In a headline at Point of Law, the Manhattan Institute blog dedicated to tort “reform,” comes this: Texas Med-Mal Damage Caps Worked.
And in support of that headline, Andrew Grossman recaps this article with data about the reduction of payouts for pain and suffering (“non-economic” loss) since Texas slashed the ability of injured people to hold the wrongdoers accountable for their conduct:
The Texas cap reduced allowed non-economic damages in tried cases by an estimated 73 percent, allowed verdicts by 38 percent, and payouts by 27 percent. As expected, settlement payouts declined, by 18 percent.
But what, exactly does it mean for a statute to “work” when it reduces the ability of the most badly injured individuals to recover for their loss?
- Does offering government protectionism for tortfeasors mean it works?
- Does stopping those who’ve been victimized from recovering from their loss mean it works?
- Does destroying the concept of personal responsibility for one’s actions mean it works?
If the objective is to offer windfalls to those whose negligence has injured others then one might say it works.

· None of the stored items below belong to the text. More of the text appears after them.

File: src/rtl/block_killer_pkg.sv
// ---------------------------------------------------------------------------
// block_killer_pkg
// Shared encodings for the move-command path between State_Ctrl,
// Keyboard_Ctrl, the move_cmd_scheduler and Game_Ctrl:
//   - command codes carried on cmd_code
//   - game_state encodings driven by State_Ctrl
//   - scheduler FSM states
//   - grav_period(): gravity period for a given level
// ---------------------------------------------------------------------------
package block_killer_pkg;

  localparam logic [1:0] CMD_LEFT    = 2'd0;
  localparam logic [1:0] CMD_RIGHT   = 2'd1;
  localparam logic [1:0] CMD_DOWN    = 2'd2;
  localparam logic [1:0] CMD_GRAVITY = 2'd3;

  localparam logic [1:0] GS_IDLE  = 2'd0;
  localparam logic [1:0] GS_PLAY  = 2'd1;
  localparam logic [1:0] GS_PAUSE = 2'd2;
  localparam logic [1:0] GS_OVER  = 2'd3;

  typedef enum logic {
    ST_IDLE  = 1'b0,
    ST_ISSUE = 1'b1
  } sched_state_e;

  // max(tick_div - lvl*lvl_step, min_div) in 32-bit unsigned arithmetic.
  // The reduction is compared against the headroom first so the
  // subtraction can never wrap.
  function automatic logic [31:0] grav_period(input logic [3:0]  lvl,
                                              input logic [31:0] tick_div,
                                              input logic [31:0] lvl_step,
                                              input logic [31:0] min_div);
    logic [31:0] red;
    red = {28'd0, lvl} * lvl_step;
    if (red >= tick_div - min_div) return min_div;
    return tick_div - red;
  endfunction

endpackage

File: src/rtl/move_cmd_scheduler_cmd_fifo.sv
// ---------------------------------------------------------------------------
// cmd_fifo
// Synchronous FIFO holding 2-bit key command codes.
// Ports:
//   clk_i, rst_i   clock, synchronous active-high reset
//   flush_i        empties the queue on the next edge
//   push_i, data_i write request and data (ignored when full unless a pop
//                  happens in the same cycle)
//   pop_i          read request (ignored when empty)
//   data_o         current head entry (combinational)
//   full_o,empty_o status flags
// DEPTH must be a power of two, >= 2.
// ---------------------------------------------------------------------------
module cmd_fifo #(
  parameter int DEPTH = 4
) (
  input  logic       clk_i,
  input  logic       rst_i,
  input  logic       flush_i,
  input  logic       push_i,
  input  logic       pop_i,
  input  logic [1:0] data_i,
  output logic [1:0] data_o,
  output logic       full_o,
  output logic       empty_o
);

  localparam int AW = $clog2(DEPTH);

  logic [1:0]  mem_q [DEPTH];
  logic [AW:0] wr_ptr_q, rd_ptr_q;
  logic        do_push, do_pop;

  // Pointers carry one extra wrap bit to tell full from empty.
  assign empty_o = (wr_ptr_q == rd_ptr_q);
  assign full_o  = (wr_ptr_q[AW] != rd_ptr_q[AW]) &&
                   (wr_ptr_q[AW-1:0] == rd_ptr_q[AW-1:0]);
  assign do_pop  = pop_i && !empty_o;
  // A push into a full queue is still legal when the head leaves this cycle.
  assign do_push = push_i && (!full_o || do_pop);
  assign data_o  = mem_q[rd_ptr_q[AW-1:0]];

  always_ff @(posedge clk_i) begin
    if (rst_i || flush_i) begin
      wr_ptr_q <= '0;
      rd_ptr_q <= '0;
    end else begin
      if (do_push) wr_ptr_q <= wr_ptr_q + {{AW{1'b0}}, 1'b1};
      if (do_pop)  rd_ptr_q <= rd_ptr_q + {{AW{1'b0}}, 1'b1};
    end
  end

  always_ff @(posedge clk_i) begin
    if (do_push) mem_q[wr_ptr_q[AW-1:0]] <= data_i;
  end

endmodule

File: src/rtl/move_cmd_scheduler.sv
// ---------------------------------------------------------------------------
// move_cmd_scheduler
// Merges queued keyboard moves and the periodic gravity tick into one
// valid/ready command stream towards Game_Ctrl. Gravity beats queued keys;
// keys leave in arrival order. Gravity speeds up with the level.
// Ports:
//   CLK_50M, RST      clock, synchronous active-high reset
//   game_state        0=IDLE 1=PLAY 2=PAUSE 3=OVER
//   *_key_press       one-cycle key pulses (DOWN > LEFT > RIGHT)
//   level_up          one-cycle pulse, level saturates at 15
//   cmd_valid/code    command to the game core, held until cmd_ready
//   cmd_ready         game core accepts the command
//   level             current level
//   overflow          sticky: a key or gravity tick was dropped
// Build option: define SOFT_DROP_RESET_EN to restart the gravity count
// (and drop any pending tick) whenever a DOWN command is accepted.
// ---------------------------------------------------------------------------
module move_cmd_scheduler
  import block_killer_pkg::*;
#(
  parameter int unsigned TICK_DIV   = 25000000,
  parameter int unsigned LEVEL_STEP = 2000000,
  parameter int unsigned MIN_DIV    = 5000000,
  parameter int          FIFO_DEPTH = 4
) (
  input  logic       CLK_50M,
  input  logic       RST,
  input  logic [1:0] game_state,
  input  logic       left_key_press,
  input  logic       right_key_press,
  input  logic       down_key_press,
  input  logic       level_up,
  output logic       cmd_valid,
  output logic [1:0] cmd_code,
  input  logic       cmd_ready,
  output logic [3:0] level,
  output logic       overflow
);

  sched_state_e state_q;
  logic         cmd_valid_q;
  logic [1:0]   cmd_code_q;
  logic [3:0]   level_q, level_d;
  logic         overflow_q, overflow_d;
  logic [31:0]  cnt_q, cnt_d;
  logic [31:0]  period_q;
  logic         grav_pend_q, grav_pend_d;
  logic [1:0]   gs_prev_q;

  logic         in_play, start_play;
  logic         key_any, key_multi, key_push;
  logic [1:0]   key_code;
  logic         tick_fire, sel_grav, fifo_pop;
  logic         fifo_full, fifo_empty;
  logic [1:0]   fifo_head;

  assign in_play    = (game_state == GS_PLAY);
  assign start_play = (gs_prev_q == GS_IDLE) && in_play;

  assign key_any   = left_key_press | right_key_press | down_key_press;
  assign key_multi = (left_key_press & right_key_press) |
                     (left_key_press & down_key_press)  |
                     (right_key_press & down_key_press);
  assign key_push  = in_play && key_any;
  assign key_code  = down_key_press ? CMD_DOWN :
                     left_key_press ? CMD_LEFT : CMD_RIGHT;

  // >= rather than == so a period that shrinks below the running count
  // fires on the next cycle instead of wrapping the full 32-bit range.
  assign tick_fire = in_play && (cnt_q >= period_q - 32'd1);
  assign sel_grav  = (state_q == ST_IDLE) && in_play && grav_pend_q;
  assign fifo_pop  = (state_q == ST_IDLE) && in_play && !grav_pend_q && !fifo_empty;

  cmd_fifo #(
    .DEPTH (FIFO_DEPTH)
  ) u_fifo (
    .clk_i   (CLK_50M),
    .rst_i   (RST),
    .flush_i (!in_play),
    .push_i  (key_push),
    .pop_i   (fifo_pop),
    .data_i  (key_code),
    .data_o  (fifo_head),
    .full_o  (fifo_full),
    .empty_o (fifo_empty)
  );

`ifdef SOFT_DROP_RESET_EN
  logic soft_drop;
  assign soft_drop = in_play && cmd_valid_q && cmd_ready && (cmd_code_q == CMD_DOWN);
`endif

  always_comb begin
    cnt_d = cnt_q;
    case (game_state)
      GS_PLAY:  cnt_d = tick_fire ? 32'd0 : cnt_q + 32'd1;
      GS_PAUSE: cnt_d = cnt_q;
      default:  cnt_d = 32'd0;
    endcase

    grav_pend_d = grav_pend_q;
    if (!in_play) begin
      grav_pend_d = 1'b0;
    end else begin
      if (sel_grav)  grav_pend_d = 1'b0;
      if (tick_fire) grav_pend_d = 1'b1;
    end

`ifdef SOFT_DROP_RESET_EN
    if (soft_drop) begin
      cnt_d       = 32'd0;
      grav_pend_d = 1'b0;
    end
`endif

    level_d = level_q;
    if (level_up && (level_q != 4'd15)) level_d = level_q + 4'd1;
    if (start_play) level_d = 4'd0;

    overflow_d = overflow_q;
    if (start_play) overflow_d = 1'b0;
    // A tick only counts as lost when the pending one is not being
    // consumed on this same edge.
    if (in_play && ((key_any && key_multi) ||
                    (key_push && fifo_full && !fifo_pop) ||
                    (tick_fire && grav_pend_q && !sel_grav)))
      overflow_d = 1'b1;
  end

  always_ff @(posedge CLK_50M) begin
    if (RST) begin
      cnt_q       <= 32'd0;
      grav_pend_q <= 1'b0;
      level_q     <= 4'd0;
      overflow_q  <= 1'b0;
      period_q    <= grav_period(4'd0, 32'(TICK_DIV), 32'(LEVEL_STEP), 32'(MIN_DIV));
      gs_prev_q   <= GS_IDLE;
    end else begin
      cnt_q       <= cnt_d;
      grav_pend_q <= grav_pend_d;
      level_q     <= level_d;
      overflow_q  <= overflow_d;
      period_q    <= grav_period(level_q, 32'(TICK_DIV), 32'(LEVEL_STEP), 32'(MIN_DIV));
      gs_prev_q   <= game_state;
    end
  end

  // Issue FSM: one idle cycle between commands, outputs registered.
  always_ff @(posedge CLK_50M) begin
    if (RST) begin
      state_q     <= ST_IDLE;
      cmd_valid_q <= 1'b0;
      cmd_code_q  <= CMD_LEFT;
    end else if (!in_play) begin
      state_q     <= ST_IDLE;
      cmd_valid_q <= 1'b0;
    end else begin
      case (state_q)
        ST_IDLE: begin
          if (sel_grav) begin
            cmd_code_q  <= CMD_GRAVITY;
            cmd_valid_q <= 1'b1;
            state_q     <= ST_ISSUE;
          end else if (fifo_pop) begin
            cmd_code_q  <= fifo_head;
            cmd_valid_q <= 1'b1;
            state_q     <= ST_ISSUE;
          end
        end
        ST_ISSUE: begin
          if (cmd_ready) begin
            cmd_valid_q <= 1'b0;
            state_q     <= ST_IDLE;
          end
        end
        default: state_q <= ST_IDLE;
      endcase
    end
  end

  assign cmd_valid = cmd_valid_q;
  assign cmd_code  = cmd_code_q;
  assign level     = level_q;
  assign overflow  = overflow_q;

endmodule

File: config.mk
export PLATFORM = sky130hd
export DESIGN_NAME = move_cmd_scheduler
export DESIGN_NICKNAME = d
export VERILOG_FILES = /design/src/rtl/block_killer_pkg.sv /design/src/rtl/move_cmd_scheduler_cmd_fifo.sv /design/src/rtl/move_cmd_scheduler.sv
export SDC_FILE = /design/constraint.sdc
export NUM_CORES = 1
export LEC_CHECK = 0
export BUFFER_PORTS_ARGS = -buffer_cell sky130_fd_sc_hd__buf_2
export CORE_AREA = 2 2 103 105
export CTS_CLUSTER_SIZE = 16
export DETAILED_ROUTE_END_ITERATION = 6
export DIE_AREA = 0 0 105 107
export PLACE_DENSITY = 0.68
export SYNTH_ARGS = -nofsm -noshare
export SYNTH_HDL_FRONTEND = slang
export SYNTH_SLANG_ARGS = --single-unit
File: constraint.sdc
create_clock -name CLK_50M -period 10.65 [get_ports CLK_50M]
set_input_delay 1.5975 -clock CLK_50M [delete_from_list [all_inputs] [get_ports CLK_50M]]
set_output_delay 1.5975 -clock CLK_50M [all_outputs]
set_load 0.1 [all_outputs]
Yosys cells after proc, flatten, opt, wreduce, memory -nomap -nowiden
Memories as Yosys holds them, arrays and structs flattened. A register that Yosys moved wholly into a read port is not among the register bits.
Index checks and enable logic that the tools add are counted.
{"block": "totals", "inputBits": 9, "reg_bits": 82, "output_inout_bits": 8, "ramBits": 8, "elab_cells": 99, "mem_count": 1}
{"name": "u_fifo.mem_q", "words": 4, "word_bits": 2, "read_ports": 1, "rd_ports_with_merged_regs": 1, "write_ports": 1, "line_no": "move_cmd_scheduler_cmd_fifo.sv:30", "rtl": "logic [1:0] mem_q [DEPTH];"}
{"block": "op_classes", "n_mux": 26, "n_lt_le_gt_ge": 2, "n_addsub": 6, "reduce_logical": 35, "mul": 1, "eq_ne": 8, "bitwise": 9}
{"op": "$mux W32", "count": 3}
{"op": "$pmux W32 S2", "count": 1}
{"op": "$add A32 B1 Y32 const B", "count": 1}
{"op": "$ge A32 B32 Y1", "count": 1}
{"op": "$sub A32 B1 Y32 const B", "count": 1}
{"op": "$sub A25 B25 Y26 const A", "count": 1}
{"op": "$ge A25 B25 Y1 const B", "count": 1}
{"op": "$mul A4 B14 Y18 const B", "count": 1}
{"op": "$logic_and A1 B1 Y1", "count": 17}
{"op": "$mux W1", "count": 15}
{"op": "$mux W2", "count": 5}
{"op": "$add A3 B1 Y3 const B", "count": 2}
{"op": "$logic_not A1 Y1", "count": 6}
{"op": "$reduce_bool A2 Y1", "count": 3}
{"op": "$add A4 B1 Y4 const B", "count": 1}
{"op": "$logic_or A1 B1 Y1", "count": 4}
{"op": "$ne A4 B4 Y1 const B", "count": 1}
{"op": "$or A1 B1 Y1", "count": 4}
{"op": "$pmux W1 S2", "count": 2}
{"op": "$reduce_or A2 Y1", "count": 2}
{"op": "$and A1 B1 Y1", "count": 3}
{"op": "$eq A3 B3 Y1", "count": 1}
{"op": "$ne A3 B3 Y1 const B", "count": 1}
{"op": "$reduce_and A3 Y1", "count": 1}
{"op": "8 further kinds", "count": 9}

Depth between registers and ports, before layout
Gate-level depths: netlist (run 1).
{"block": "depth", "ltp_word": 10, "depth_mapped": 12, "ltp_nobuf": 11}

By module
Synthesis (run 1) repeated with hierarchy kept, for this count alone.
{"block": "hier_totals", "hier_cells": 611, "area_unflattened_um2": 5281.3}
{"mod": "move_cmd_scheduler", "instances": 1, "seq_area_each_um2": 1261.2, "area_per_inst_um2": 4506.8, "cells_per_inst": 546}
{"mod": "cmd_fifo", "instances": 1, "seq_area_each_um2": 400.4, "area_per_inst_um2": 774.5, "cells_per_inst": 65}

Least setup slack after synthesis (run 1)
No wires, ideal clock.
{"block": "synth_timing", "path_type": "register to register", "start": "register level_q[1] (netlist: level[1])", "end": "register period_q[8]", "path_buffers": 1, "setup_ns": 0.115, "setup_slack_ns": 6.159, "stages_incl_launch_ff": 13, "required_time_ns": 10.535, "period_less_slack_ns": 4.491, "arrival_ns": 4.376, "cell_sequence": "dfxtp_1 > inv_1 > ha_1 > fa_1 > inv_1 > fa_1 > inv_2 > or4_1 > a31oi_1 > o32ai_1 > o211a_1 > clkbuf_1 > o21a_1"}
{"block": "synth_via", "elab_chain_cells": 5, "word_cells_on_any_way": 6, "classes_between": "add/sub (1); mul (1); order compare (1); mux (3)"}
{"element": "from (decl)", "line_no": "move_cmd_scheduler.sv:43", "rtl": "logic [3:0] level_q, level_d;"}
{"element": "from (signal assigned)", "line_no": "move_cmd_scheduler.sv:141", "rtl": "level_q <= level_d;"}
{"element": "$mul A4 B14 Y18 (*)", "line_no": "block_killer_pkg.sv:35", "rtl": "red = {28'd0, lvl} * lvl_step;"}
{"element": "$ge A25 B25 Y1", "line_no": "block_killer_pkg.sv:36", "rtl": "if (red >= tick_div - min_div) return min_div;"}
{"element": "$mux W1", "line_no": "block_killer_pkg.sv:36"}
{"element": "$mux W1", "line_no": "move_cmd_scheduler.sv:131", "rtl": "if (RST) begin"}
{"element": "$mux W32 (*)", "line_no": "block_killer_pkg.sv:37", "rtl": "return tick_div - red;"}
{"element": "to (signal assigned)", "line_no": "move_cmd_scheduler.sv:136", "rtl": "period_q <= grav_period(4'd0, 32'(TICK_DIV), 32'(LEVEL_STEP), 32'(MIN_DIV));"}
{"element": "to (signal assigned)", "line_no": "move_cmd_scheduler.sv:143", "rtl": "period_q <= grav_period(level_q, 32'(TICK_DIV), 32'(LEVEL_STEP), 32'(MIN_DIV));"}
{"element": "to (decl)", "line_no": "move_cmd_scheduler.sv:46", "rtl": "logic [31:0] period_q;"}
Mark *: on every way between the ends. The rest lies on a longest branch, timed or not. The select of a mux whose other input is x is not followed.
A chain may end at the register's enable or synchronous reset.

Final worst setup path (run 1)
{"block": "layout_timing", "start": "register level_q[1] (netlist: level[1])", "end": "register period_q[10]"}
The elaborated chain is that of the path after synthesis.

==> metrics.yaml, run 1 <==
outcome:
  status: "complete, no violations"
synth:
  yosys.area.top_type_share_pct: 28.2
  synth_edf_count: 8
  yosys_warnings: 0
  synth_fp_nets: 643
  netlist_instances: 577
  yosysMostFrequentCell: "dfxtp_1"
  syn_avg_cell_area_sq_um: 8.73
  netlist_top_cells_area: "dfxtp_1 (28%), ha_1 (13%), edfxtp_1 (4.8%)"
  synthTopCellsByCount: "dfxtp_1 (71), nand2_1 (62), ha_1 (52)"
  yosys.area.top_type: "dfxtp_1"
  synthFlopType: "dfxtp_1"
  async_flop_share_pct: 0
  seq_area_frac_synth_pct: 33.0
  ys_ff_latch: 79
  syn-cell-area_sq_um: 5040
  synthDistinctLibCells: 68
timing:
  worstMarginPinSlew_ns: 1.05
  setup_viol: 0
  max_freq_ghz: 0.253
  hold_viol_final: 0
  finalClockSkew_ns: 0.0144
  grt_setup_unrepaired: "false"
  setup_ws_ns: 6.70
  drv_slew: 0
  finalSetupTns_ns: 0
  fin_crit_ns: 3.95
  maxSlewHeadroom_pct: 29.9
  period_share_pct: 37.1
setup_path:
  slowest_stage: "dfxtp_1"
  worst_setup_path_end_kind: "flip-flop"
  worstPathMaxFanout: 12
  path_cells: "inv_1 > ha_1 > fa_1 > inv_1 > fa_1 > inv_2 > or4_1 > a31oi_1 > o32ai_1 > o211a_1 > nor4_1"
  required_ns: 10.93
  crit_family: "adder cells"
  cp_num_buf_inv: 3
  r2r_setup_slack_ns: 6.70
  cp-start-kind: "flip-flop"
  critPathMaxStageDelay_ns: 0.62
  critical_path_class: "reg2reg"
  arrival_ns: 4.23
cts:
  cts_sinks: 79
  cts.htree.levels: 3
  clk_pin_slew_worst_paths_ns: 0.10
  clockBufferDepth: 2
  cts_tree: "yes"
  cts_buffers: 9
  cts_root_buf: "clkbuf_8"
  cts-resized-gates: 0
  worstSkewPairLatency_ns: 0.37
  hold_buffers: 0
  postCtsSetupBuffers: 0
route:
  drt-vias-per-instance: 5.82
  drc_errors: 0
  wl_per_cell_um: 15.3
  num_vias: 4234
  drt_iter0_drc: 235
  dr.pass1.iters: 5
  final_antenna_net_count: 0
  routed_wl_um: 11100
global_route:
  antenna_found_initial: 0
  grt_max_degree: 40
  grt_pass1_wl_um: 19400
  globalRouteOverflowTotal: 0
  grt_pass1_vias: 4185
  track_usage_pct: 21.0
place:
  detailed_place_hpwl_um: 7930
  gp_congestion: 0.849
  post-place-ws_ns: 6.70
  io_buffers: 16
final_layout:
  syn_to_final_growth_pct: 7.58
  diodes: 0
  nNetsFinal: 652
  finish.utilization_pct: 53.7
  drive_above_1_share_pct: 8.12
floorplan:
  die-area_sq_um: 11200
  io-pin-count: 17
  rows: 37
  coreArea_sq_um: 10100
  start_util_pct: 49.9
  fp.dieW_um: 105
  die_h_um: 107
power_and_ir_drop:
  p_sw_mw: 0.182
  vdd_ir_drop_max_mv: 0.0766
  pwr-share-clk_pct: 36.9
  p_int_mw: 0.424
  p_comb_share_pct: 11.5
  swShare_pct: 30.1
  p_leak_nw: 2.12
  seq_power_share_pct: 51.5
  pwr_density_cell_nw_per_um2: 112
min_path:
  hold_class: "reg2reg"
job:
  max_cap_violations: 0
cell usage in the layout, fill, tap and decap left out, drive strengths merged, types with 5 or more instances in the layout:
cell type and count:
fa 5, dfxtp 71, and2 10, and3 5, o21ai 16, o211ai 6
or4 13, buf 18, or2 6, nor4 8, nand3 26, xor2 9
inv 39, nor2b 6, edfxtp 8, nand2 62, nor2 31, xnor2 17
nor3 16, a31oi 22, a21oi 30, and4 8, clkbuf 9, a211o 5
nand4 24, ha 52
final timing paths:
kind                                   to              startpoint  depth (start not counted)
setup reg to reg  period_q[10]$_SDFF_PP0_   level[1]$_SDFFE_PP0P_                         11
setup / recovery  period_q[10]$_SDFF_PP0_   level[1]$_SDFFE_PP0P_                         11
hold reg to reg    cmd_valid$_SDFFE_PP0P_  cmd_valid$_SDFFE_PP0P_                          2
hold / removal     cmd_valid$_SDFFE_PP0P_  cmd_valid$_SDFFE_PP0P_                          2
power groups by stage:
stage	clock, mW	sequential (mW)	combinational [mW]
floorplan	0	0.325	0.0474
global placement	0	0.319	0.0681
detailed placement	0	0.319	0.0696
CTS	0.232	0.313	0.0701
global route	0.241	0.314	0.0787
finish	0.224	0.312	0.0699
metrics by stage:
| step | cell area [sq um] | cells | power, mW | hold WS (ns) |
|---|---|---|---|---|
| final | 5420 | 727 | 0.606 | 0.467 |
| after global routing | 5420 | 727 | 0.634 | 0.502 |
| after CTS | 5420 | 727 | 0.614 | 0.472 |
| after detailed placement | 5220 | 711 | 0.389 | 0.458 |
| after global placement | 5220 | 711 | 0.387 | 0.459 |
| after floorplan | 5040 | 577 | 0.372 | 0.454 |
registers in the layout, summed over array words and instances, names as in the netlist, named ones only:
register,count
period_q,19
cmd_code,2
u_fifo.mem_q,8
cnt_q,32
gs_prev_q,2
u_fifo.wr_ptr_q,3
grav_pend_q,1
cmd_valid,1
u_fifo.rd_ptr_q,3
level,4
state_q,1
overflow,1
worst register-to-register path, cell delays in order (launching register included):
cell     delay, ns
dfxtp_1       0.62
inv_1         0.24
ha_1          0.37
fa_1          0.53
inv_1         0.06
fa_1          0.60
inv_2         0.05
or4_1         0.46
a31oi_1       0.15
o32ai_1       0.13
o211a_1       0.38
nor4_1        0.28
cells by family (layout without fill, tap and decap cells):
family,count (synthesis),count (layout),synth area share [%]
AOI/OAI and AO/OA,116,116,15.8
xor gates and xnor gates,26,26,4.52
adders and majority gates,58,58,15.1
buffers and inverters,55,69,4.30
DFF,79,79,33.0
muxes,5,5,1.49
other,1,1,0.0745
and+or+nand+nor,237,237,25.7
metal layers:
| layer | wire (um) | track usage (%) | vias to the layer above | part of all wire (%) |
|---|---|---|---|---|
| li1 | - | - | 2149 | - |
| met1 | 5200 | 27.2 | 2004 | 47 |
| met2 | 5400 | 35.6 | 73 | 49 |
| met3 | 423 | 3.95 | 8 | 3.8 |
| met4 | 85 | 6.67 | 0 | 0.77 |
| met5 | 0 | 0 | - | 0 |
area by class of cell:
cell class	instances	area, sq um
clock buffer	9	124
clock inverter	7	75.1
fill	989	4670
inverter	35	131
multi-input combinational	443	3160
sequential	79	1660
tap	136	170
timing repair buffer	18	95.1
Power figures use the tool's default switching activity.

But that doesn’t makes it good public policy.
I’ve always found it odd that the tort “reform” movement is lead by those whose political philosophy is to have less government intervention and more personal responsibility. Because tort “reform” is just the opposite.
But some have seen the light. Below is a list of a few “reformers” that have been covered in this blog that no longer believe that insurance company profits are more important than making the victims whole again. I’ve excerpted it from The Bubbe Maisse Report (aka “Judicial Hellholes”):
Another Tort “Reformer” Sees The Light:
Dr. Dave Stewart is a California anesthesiologist. He supported tort “reform.” Then his 72 year old mother died after knee surgery from an undiagnosed bowel obstruction. When the family tried to hire a lawyer, they were turned down by two dozen different medical malpractice attorneys.
Tort “Reform”, Trent Lott, and Changing Fortunes: Aside from Trent Lott, it deals with Frank Cornelius —
In 1975, I helped persuade the Indiana Legislature to pass what was acclaimed as a pioneering reform of the medical malpractice laws: a $500,000 cap on damage awards, and elimination of all damages for pain and suffering. I argued successfully that such limits would reduce health care costs and encourage physicians to stay in Indiana — the same sort of arguments that not underpin the medical industry’s call for national malpractice reform.
Today, from my wheelchair, I rue that that accomplishment. Here is my story.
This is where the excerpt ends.